From the line containing "-- cell type" down to the line containing "-- power groups" in the records below, reproduce every line exactly, ends included, and omit all others.
***** RECORDED DATA
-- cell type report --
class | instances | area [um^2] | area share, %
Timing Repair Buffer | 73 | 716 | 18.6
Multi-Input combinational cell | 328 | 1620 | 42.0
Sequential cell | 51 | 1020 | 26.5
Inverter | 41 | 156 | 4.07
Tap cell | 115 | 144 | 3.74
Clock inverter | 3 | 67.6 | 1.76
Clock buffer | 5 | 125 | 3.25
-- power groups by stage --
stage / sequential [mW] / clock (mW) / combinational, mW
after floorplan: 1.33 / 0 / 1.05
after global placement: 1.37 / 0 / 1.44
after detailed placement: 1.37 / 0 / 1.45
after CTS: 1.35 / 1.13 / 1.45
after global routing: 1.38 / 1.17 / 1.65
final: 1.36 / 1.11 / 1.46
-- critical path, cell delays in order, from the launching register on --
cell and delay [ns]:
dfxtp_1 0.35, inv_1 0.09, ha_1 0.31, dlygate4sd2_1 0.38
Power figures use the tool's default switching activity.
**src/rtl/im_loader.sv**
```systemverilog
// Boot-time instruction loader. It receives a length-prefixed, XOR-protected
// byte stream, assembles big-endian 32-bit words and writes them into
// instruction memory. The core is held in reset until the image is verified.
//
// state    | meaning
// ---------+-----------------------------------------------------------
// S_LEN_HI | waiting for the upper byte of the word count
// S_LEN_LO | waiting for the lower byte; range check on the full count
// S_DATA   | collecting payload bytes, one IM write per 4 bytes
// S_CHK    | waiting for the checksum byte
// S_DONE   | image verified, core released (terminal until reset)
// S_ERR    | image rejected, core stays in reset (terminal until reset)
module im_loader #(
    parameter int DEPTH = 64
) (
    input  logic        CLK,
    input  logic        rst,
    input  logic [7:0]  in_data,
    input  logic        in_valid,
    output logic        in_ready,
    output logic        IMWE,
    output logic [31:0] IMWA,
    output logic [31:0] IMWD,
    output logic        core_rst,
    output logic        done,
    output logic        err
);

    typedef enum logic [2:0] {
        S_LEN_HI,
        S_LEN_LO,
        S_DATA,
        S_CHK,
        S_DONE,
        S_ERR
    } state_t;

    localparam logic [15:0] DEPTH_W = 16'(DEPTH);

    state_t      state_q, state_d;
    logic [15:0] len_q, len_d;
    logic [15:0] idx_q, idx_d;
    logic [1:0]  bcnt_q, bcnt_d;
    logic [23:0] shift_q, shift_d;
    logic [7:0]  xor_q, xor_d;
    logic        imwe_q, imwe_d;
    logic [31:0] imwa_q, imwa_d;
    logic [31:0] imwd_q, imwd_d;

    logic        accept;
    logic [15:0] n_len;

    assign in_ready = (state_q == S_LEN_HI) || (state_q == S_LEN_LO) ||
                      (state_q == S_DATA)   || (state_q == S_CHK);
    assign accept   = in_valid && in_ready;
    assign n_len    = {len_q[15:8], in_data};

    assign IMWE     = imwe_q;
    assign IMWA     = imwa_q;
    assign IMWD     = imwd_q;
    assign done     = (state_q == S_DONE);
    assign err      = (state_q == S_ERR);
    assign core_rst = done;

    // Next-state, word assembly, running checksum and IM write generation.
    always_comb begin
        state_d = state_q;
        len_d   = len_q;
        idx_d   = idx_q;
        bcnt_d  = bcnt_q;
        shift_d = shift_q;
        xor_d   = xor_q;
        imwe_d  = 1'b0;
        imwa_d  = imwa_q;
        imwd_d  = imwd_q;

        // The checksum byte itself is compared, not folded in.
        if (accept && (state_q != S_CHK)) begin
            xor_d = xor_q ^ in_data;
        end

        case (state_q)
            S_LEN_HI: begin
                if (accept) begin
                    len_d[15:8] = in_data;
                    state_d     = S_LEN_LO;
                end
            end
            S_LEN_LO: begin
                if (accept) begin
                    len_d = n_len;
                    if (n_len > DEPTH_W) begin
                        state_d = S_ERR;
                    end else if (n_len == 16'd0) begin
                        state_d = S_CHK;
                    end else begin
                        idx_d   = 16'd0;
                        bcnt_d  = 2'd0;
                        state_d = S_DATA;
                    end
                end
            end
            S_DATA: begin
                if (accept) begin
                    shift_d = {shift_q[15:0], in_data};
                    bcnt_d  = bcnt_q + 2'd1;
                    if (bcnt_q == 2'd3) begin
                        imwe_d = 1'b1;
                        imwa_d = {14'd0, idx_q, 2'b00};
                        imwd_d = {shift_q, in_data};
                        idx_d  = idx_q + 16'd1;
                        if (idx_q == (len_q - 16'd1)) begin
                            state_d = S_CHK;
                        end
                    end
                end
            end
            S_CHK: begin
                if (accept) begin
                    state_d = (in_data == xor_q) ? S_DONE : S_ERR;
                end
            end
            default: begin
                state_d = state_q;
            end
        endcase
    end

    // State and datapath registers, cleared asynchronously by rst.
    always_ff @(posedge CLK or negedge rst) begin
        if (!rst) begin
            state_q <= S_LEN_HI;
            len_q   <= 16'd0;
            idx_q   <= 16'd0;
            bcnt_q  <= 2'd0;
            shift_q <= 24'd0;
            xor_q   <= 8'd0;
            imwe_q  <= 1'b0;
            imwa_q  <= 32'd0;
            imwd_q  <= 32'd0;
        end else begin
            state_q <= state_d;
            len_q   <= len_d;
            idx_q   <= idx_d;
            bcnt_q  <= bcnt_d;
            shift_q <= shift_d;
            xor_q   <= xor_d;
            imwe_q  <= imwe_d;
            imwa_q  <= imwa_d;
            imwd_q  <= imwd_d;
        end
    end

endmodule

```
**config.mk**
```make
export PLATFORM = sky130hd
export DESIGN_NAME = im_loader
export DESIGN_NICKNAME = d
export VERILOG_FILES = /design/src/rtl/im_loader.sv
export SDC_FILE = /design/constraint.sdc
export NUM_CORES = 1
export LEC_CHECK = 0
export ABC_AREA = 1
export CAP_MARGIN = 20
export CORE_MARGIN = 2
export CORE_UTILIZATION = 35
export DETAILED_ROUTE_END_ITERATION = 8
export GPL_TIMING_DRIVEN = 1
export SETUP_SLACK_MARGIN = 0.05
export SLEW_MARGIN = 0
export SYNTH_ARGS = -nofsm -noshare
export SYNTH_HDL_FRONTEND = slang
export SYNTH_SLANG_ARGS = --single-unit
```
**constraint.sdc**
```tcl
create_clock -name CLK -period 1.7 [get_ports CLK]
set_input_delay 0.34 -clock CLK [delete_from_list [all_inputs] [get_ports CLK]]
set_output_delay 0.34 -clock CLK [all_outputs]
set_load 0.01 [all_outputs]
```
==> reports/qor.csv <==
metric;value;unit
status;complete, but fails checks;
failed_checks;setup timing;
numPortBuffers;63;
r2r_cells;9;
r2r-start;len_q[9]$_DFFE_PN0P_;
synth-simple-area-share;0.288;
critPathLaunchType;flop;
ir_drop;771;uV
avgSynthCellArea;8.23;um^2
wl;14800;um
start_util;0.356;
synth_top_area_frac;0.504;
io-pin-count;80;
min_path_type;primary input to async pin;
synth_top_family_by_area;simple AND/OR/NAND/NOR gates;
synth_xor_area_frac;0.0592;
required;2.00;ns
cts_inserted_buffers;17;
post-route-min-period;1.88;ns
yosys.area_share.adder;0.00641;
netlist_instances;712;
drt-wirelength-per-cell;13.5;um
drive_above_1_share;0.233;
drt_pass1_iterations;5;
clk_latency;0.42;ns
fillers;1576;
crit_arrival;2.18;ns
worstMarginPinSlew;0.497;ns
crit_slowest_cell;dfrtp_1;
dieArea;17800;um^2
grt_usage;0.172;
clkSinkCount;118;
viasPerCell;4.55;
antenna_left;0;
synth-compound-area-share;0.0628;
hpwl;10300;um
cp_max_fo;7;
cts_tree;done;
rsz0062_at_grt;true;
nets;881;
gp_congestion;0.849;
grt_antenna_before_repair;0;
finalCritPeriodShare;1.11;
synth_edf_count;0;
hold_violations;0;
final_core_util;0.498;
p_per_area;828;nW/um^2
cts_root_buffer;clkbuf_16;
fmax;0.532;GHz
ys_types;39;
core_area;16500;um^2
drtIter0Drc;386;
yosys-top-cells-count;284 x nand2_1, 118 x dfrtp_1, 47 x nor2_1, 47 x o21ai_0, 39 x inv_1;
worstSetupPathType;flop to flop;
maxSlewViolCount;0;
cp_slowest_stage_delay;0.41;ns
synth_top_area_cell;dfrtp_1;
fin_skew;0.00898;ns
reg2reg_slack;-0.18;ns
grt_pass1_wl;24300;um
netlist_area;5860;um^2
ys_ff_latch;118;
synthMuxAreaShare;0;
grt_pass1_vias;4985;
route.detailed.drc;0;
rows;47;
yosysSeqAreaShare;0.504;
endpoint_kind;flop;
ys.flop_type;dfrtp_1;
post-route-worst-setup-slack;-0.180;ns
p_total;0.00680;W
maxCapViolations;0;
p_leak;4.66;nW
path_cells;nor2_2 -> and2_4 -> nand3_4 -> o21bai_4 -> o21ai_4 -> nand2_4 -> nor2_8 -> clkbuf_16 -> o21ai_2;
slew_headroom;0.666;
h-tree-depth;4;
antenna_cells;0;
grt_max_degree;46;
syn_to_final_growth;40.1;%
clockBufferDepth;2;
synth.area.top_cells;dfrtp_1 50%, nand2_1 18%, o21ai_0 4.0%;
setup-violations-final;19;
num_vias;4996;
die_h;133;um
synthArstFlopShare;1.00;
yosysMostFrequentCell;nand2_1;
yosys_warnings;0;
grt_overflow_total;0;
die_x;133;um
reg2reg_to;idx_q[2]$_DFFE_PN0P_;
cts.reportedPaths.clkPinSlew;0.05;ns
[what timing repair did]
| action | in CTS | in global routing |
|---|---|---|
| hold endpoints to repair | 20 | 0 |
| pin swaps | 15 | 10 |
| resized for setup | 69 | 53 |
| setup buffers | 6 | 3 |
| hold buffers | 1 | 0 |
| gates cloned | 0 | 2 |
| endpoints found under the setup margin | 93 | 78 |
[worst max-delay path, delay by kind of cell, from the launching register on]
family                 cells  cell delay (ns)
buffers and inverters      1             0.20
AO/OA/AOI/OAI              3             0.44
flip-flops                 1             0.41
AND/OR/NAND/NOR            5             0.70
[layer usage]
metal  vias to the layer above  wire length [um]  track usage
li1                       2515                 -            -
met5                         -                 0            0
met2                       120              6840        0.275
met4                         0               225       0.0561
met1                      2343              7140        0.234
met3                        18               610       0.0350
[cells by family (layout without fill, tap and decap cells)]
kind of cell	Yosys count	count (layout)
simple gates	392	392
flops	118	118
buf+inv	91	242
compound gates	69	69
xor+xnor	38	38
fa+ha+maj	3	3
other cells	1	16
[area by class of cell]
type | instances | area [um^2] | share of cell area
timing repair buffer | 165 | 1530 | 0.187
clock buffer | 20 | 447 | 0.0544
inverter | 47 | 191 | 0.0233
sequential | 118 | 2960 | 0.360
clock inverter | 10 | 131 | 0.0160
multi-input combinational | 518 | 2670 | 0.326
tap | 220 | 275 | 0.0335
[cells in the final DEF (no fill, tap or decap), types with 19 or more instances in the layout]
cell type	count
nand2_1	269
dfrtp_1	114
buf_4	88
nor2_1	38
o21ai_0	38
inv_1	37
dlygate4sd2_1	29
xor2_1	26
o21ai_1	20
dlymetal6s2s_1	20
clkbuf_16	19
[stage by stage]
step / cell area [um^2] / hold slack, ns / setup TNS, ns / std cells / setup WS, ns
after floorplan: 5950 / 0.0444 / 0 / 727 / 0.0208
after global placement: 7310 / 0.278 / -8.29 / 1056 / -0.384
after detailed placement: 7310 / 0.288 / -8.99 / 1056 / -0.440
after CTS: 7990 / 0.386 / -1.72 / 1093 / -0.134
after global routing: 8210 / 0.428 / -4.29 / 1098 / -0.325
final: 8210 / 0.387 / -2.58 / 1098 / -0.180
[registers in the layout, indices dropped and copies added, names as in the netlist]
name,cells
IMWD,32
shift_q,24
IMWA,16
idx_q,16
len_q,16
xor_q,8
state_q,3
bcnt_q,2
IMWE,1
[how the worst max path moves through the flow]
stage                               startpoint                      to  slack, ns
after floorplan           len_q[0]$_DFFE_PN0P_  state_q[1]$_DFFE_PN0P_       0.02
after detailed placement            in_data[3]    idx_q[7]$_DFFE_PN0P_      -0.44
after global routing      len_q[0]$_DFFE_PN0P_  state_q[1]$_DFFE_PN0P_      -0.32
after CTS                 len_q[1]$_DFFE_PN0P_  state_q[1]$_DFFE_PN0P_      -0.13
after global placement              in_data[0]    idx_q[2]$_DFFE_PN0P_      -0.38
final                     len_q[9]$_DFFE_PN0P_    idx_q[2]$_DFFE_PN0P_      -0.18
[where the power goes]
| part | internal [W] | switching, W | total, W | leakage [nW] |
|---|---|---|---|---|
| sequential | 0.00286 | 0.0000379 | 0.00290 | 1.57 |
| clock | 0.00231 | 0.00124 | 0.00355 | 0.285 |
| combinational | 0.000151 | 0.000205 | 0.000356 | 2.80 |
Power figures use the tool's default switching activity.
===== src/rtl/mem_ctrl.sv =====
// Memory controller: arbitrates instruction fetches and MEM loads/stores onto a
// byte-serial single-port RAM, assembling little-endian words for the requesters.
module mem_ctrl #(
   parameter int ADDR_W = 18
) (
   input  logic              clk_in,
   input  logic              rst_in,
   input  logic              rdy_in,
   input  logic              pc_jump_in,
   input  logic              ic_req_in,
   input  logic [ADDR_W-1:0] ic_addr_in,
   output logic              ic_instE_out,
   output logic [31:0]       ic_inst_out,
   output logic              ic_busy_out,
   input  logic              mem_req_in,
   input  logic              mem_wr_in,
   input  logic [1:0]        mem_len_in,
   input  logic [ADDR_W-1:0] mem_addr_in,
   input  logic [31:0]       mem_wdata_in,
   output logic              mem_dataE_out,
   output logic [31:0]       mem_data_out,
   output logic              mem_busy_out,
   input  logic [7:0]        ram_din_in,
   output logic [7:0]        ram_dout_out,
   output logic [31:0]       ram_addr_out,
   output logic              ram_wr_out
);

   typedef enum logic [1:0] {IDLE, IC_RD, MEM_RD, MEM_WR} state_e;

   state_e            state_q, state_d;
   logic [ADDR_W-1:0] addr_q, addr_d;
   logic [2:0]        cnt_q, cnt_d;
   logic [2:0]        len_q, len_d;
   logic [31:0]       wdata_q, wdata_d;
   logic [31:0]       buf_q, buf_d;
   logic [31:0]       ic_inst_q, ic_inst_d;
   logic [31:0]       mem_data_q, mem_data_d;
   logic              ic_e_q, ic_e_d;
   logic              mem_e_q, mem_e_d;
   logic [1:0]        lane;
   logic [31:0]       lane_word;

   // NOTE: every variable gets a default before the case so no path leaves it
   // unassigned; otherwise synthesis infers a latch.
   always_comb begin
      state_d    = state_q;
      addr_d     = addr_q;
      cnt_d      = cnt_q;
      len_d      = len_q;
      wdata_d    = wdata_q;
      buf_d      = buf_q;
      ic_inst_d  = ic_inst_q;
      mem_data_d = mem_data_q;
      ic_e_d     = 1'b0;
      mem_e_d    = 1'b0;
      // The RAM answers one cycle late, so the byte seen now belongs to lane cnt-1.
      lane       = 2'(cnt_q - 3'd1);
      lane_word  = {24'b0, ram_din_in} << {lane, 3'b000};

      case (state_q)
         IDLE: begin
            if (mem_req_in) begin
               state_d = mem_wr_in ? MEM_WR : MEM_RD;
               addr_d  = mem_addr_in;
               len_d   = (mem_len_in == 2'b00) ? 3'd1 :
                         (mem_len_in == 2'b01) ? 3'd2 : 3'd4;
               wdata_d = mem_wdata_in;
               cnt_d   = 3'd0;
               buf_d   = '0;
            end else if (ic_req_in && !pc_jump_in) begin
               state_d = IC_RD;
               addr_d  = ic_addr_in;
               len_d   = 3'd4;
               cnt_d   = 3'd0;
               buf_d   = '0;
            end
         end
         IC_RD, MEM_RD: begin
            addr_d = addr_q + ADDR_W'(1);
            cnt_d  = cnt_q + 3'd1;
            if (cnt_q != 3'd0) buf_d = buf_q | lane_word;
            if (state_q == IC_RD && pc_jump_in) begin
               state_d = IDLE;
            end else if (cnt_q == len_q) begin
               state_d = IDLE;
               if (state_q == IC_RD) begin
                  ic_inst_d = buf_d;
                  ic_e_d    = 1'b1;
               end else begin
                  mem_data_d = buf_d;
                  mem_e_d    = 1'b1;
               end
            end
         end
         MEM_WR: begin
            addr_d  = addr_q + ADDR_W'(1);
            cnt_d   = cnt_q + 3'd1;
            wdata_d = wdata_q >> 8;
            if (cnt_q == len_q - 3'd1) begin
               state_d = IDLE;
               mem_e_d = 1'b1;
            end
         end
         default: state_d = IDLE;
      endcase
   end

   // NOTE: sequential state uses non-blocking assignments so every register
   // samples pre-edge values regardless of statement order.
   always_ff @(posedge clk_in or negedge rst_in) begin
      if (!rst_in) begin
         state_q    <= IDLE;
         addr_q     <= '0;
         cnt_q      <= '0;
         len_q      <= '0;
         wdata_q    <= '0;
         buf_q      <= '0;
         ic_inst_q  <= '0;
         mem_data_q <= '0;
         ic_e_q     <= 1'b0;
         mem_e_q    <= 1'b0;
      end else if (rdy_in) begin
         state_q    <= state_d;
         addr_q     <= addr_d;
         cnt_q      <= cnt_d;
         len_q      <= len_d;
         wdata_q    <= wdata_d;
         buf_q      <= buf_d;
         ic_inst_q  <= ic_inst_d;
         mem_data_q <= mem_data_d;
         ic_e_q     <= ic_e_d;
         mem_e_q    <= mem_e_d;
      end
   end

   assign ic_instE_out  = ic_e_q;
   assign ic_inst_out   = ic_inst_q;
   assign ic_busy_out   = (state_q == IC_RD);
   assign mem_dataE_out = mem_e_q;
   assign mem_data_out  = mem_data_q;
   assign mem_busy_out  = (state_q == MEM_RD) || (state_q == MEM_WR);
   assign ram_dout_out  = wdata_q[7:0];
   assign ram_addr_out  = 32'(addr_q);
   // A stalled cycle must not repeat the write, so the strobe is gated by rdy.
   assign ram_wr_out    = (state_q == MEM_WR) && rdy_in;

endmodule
**********
***** RECORDED DATA
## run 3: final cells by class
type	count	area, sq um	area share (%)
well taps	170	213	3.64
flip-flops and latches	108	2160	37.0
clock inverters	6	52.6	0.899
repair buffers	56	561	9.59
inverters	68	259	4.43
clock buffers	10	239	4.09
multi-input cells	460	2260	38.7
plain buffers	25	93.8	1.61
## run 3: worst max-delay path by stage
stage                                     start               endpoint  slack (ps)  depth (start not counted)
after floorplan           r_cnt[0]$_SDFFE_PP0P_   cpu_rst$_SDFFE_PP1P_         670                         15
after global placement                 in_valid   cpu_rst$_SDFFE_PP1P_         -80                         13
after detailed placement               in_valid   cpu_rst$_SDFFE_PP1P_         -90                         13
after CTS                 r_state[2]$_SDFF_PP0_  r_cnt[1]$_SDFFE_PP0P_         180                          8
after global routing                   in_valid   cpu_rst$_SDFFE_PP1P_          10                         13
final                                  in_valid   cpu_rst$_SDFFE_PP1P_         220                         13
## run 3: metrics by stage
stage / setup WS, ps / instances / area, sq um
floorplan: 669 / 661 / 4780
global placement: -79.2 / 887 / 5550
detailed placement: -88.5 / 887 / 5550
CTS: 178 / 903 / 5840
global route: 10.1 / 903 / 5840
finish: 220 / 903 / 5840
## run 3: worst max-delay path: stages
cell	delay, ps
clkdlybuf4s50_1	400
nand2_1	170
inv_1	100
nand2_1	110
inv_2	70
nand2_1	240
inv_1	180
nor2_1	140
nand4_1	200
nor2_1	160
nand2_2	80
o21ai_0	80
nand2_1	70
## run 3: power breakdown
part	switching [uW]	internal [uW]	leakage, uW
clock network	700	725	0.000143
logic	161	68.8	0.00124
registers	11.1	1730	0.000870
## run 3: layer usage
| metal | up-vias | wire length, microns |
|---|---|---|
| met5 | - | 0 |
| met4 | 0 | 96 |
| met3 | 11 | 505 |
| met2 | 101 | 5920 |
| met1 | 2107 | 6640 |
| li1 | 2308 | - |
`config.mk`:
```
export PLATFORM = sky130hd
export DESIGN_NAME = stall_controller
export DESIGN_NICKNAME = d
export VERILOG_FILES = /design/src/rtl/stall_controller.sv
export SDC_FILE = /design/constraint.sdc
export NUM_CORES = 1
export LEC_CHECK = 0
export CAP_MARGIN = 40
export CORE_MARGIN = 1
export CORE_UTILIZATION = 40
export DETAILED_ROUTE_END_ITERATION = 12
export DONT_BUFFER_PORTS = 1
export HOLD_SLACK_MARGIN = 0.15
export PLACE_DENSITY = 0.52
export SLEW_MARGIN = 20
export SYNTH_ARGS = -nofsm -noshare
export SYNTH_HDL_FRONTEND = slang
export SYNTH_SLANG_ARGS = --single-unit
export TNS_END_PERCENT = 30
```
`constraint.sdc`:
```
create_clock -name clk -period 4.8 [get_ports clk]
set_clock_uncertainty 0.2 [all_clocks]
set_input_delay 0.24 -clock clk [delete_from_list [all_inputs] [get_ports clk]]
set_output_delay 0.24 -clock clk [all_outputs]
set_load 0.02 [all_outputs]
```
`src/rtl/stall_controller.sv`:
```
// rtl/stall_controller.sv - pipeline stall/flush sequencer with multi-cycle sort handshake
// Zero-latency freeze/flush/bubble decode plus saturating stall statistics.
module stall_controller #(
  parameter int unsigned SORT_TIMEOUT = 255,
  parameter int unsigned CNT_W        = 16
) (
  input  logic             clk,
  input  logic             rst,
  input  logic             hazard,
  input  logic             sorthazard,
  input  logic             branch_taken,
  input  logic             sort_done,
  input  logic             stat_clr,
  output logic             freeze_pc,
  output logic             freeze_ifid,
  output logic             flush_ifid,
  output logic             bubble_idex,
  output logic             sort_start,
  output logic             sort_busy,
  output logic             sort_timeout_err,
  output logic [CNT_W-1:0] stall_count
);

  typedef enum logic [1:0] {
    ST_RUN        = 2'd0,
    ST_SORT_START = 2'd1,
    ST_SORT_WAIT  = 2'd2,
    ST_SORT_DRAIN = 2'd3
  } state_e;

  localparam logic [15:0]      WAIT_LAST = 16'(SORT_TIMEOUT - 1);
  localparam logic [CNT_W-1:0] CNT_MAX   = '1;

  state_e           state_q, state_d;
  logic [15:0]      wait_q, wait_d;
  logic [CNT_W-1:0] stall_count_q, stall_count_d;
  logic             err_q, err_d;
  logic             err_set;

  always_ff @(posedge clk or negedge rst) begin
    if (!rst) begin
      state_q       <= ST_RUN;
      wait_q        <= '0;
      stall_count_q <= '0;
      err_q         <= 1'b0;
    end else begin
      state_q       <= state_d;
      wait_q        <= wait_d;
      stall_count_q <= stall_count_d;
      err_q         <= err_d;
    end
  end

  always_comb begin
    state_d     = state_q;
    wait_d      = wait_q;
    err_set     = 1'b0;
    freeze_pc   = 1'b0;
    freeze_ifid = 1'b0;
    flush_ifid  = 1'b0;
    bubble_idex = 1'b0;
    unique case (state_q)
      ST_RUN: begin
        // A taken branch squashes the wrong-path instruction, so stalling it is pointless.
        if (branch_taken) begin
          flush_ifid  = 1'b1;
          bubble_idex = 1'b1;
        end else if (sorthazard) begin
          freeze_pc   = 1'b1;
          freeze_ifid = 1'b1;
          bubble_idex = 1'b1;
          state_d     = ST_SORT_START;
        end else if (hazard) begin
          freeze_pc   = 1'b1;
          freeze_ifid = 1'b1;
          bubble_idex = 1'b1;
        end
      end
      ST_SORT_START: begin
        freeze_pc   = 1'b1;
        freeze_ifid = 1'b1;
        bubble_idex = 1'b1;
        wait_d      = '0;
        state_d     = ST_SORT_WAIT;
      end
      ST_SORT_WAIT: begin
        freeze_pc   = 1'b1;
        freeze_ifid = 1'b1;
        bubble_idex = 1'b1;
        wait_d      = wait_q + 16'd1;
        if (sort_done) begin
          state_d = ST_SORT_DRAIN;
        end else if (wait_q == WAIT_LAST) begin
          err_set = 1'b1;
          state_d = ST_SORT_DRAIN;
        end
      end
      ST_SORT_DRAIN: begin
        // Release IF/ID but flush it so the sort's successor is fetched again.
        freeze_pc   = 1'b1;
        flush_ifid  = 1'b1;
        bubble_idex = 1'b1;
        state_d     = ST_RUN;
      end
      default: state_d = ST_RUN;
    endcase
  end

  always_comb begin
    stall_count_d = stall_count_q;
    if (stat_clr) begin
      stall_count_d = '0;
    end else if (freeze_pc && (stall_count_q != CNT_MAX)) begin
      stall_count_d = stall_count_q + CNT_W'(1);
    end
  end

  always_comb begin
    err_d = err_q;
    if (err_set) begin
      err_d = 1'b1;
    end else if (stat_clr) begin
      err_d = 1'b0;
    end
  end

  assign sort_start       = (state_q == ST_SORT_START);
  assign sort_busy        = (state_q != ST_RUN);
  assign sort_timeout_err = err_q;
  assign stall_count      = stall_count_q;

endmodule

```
**********
▶ **RESPONSE TO THIS EXERCISE**:
-- cell type report --
class | instances | area [um^2] | area share, %
Timing Repair Buffer | 73 | 716 | 18.6
Multi-Input combinational cell | 328 | 1620 | 42.0
Sequential cell | 51 | 1020 | 26.5
Inverter | 41 | 156 | 4.07
Tap cell | 115 | 144 | 3.74
Clock inverter | 3 | 67.6 | 1.76
Clock buffer | 5 | 125 | 3.25
-- power groups by stage --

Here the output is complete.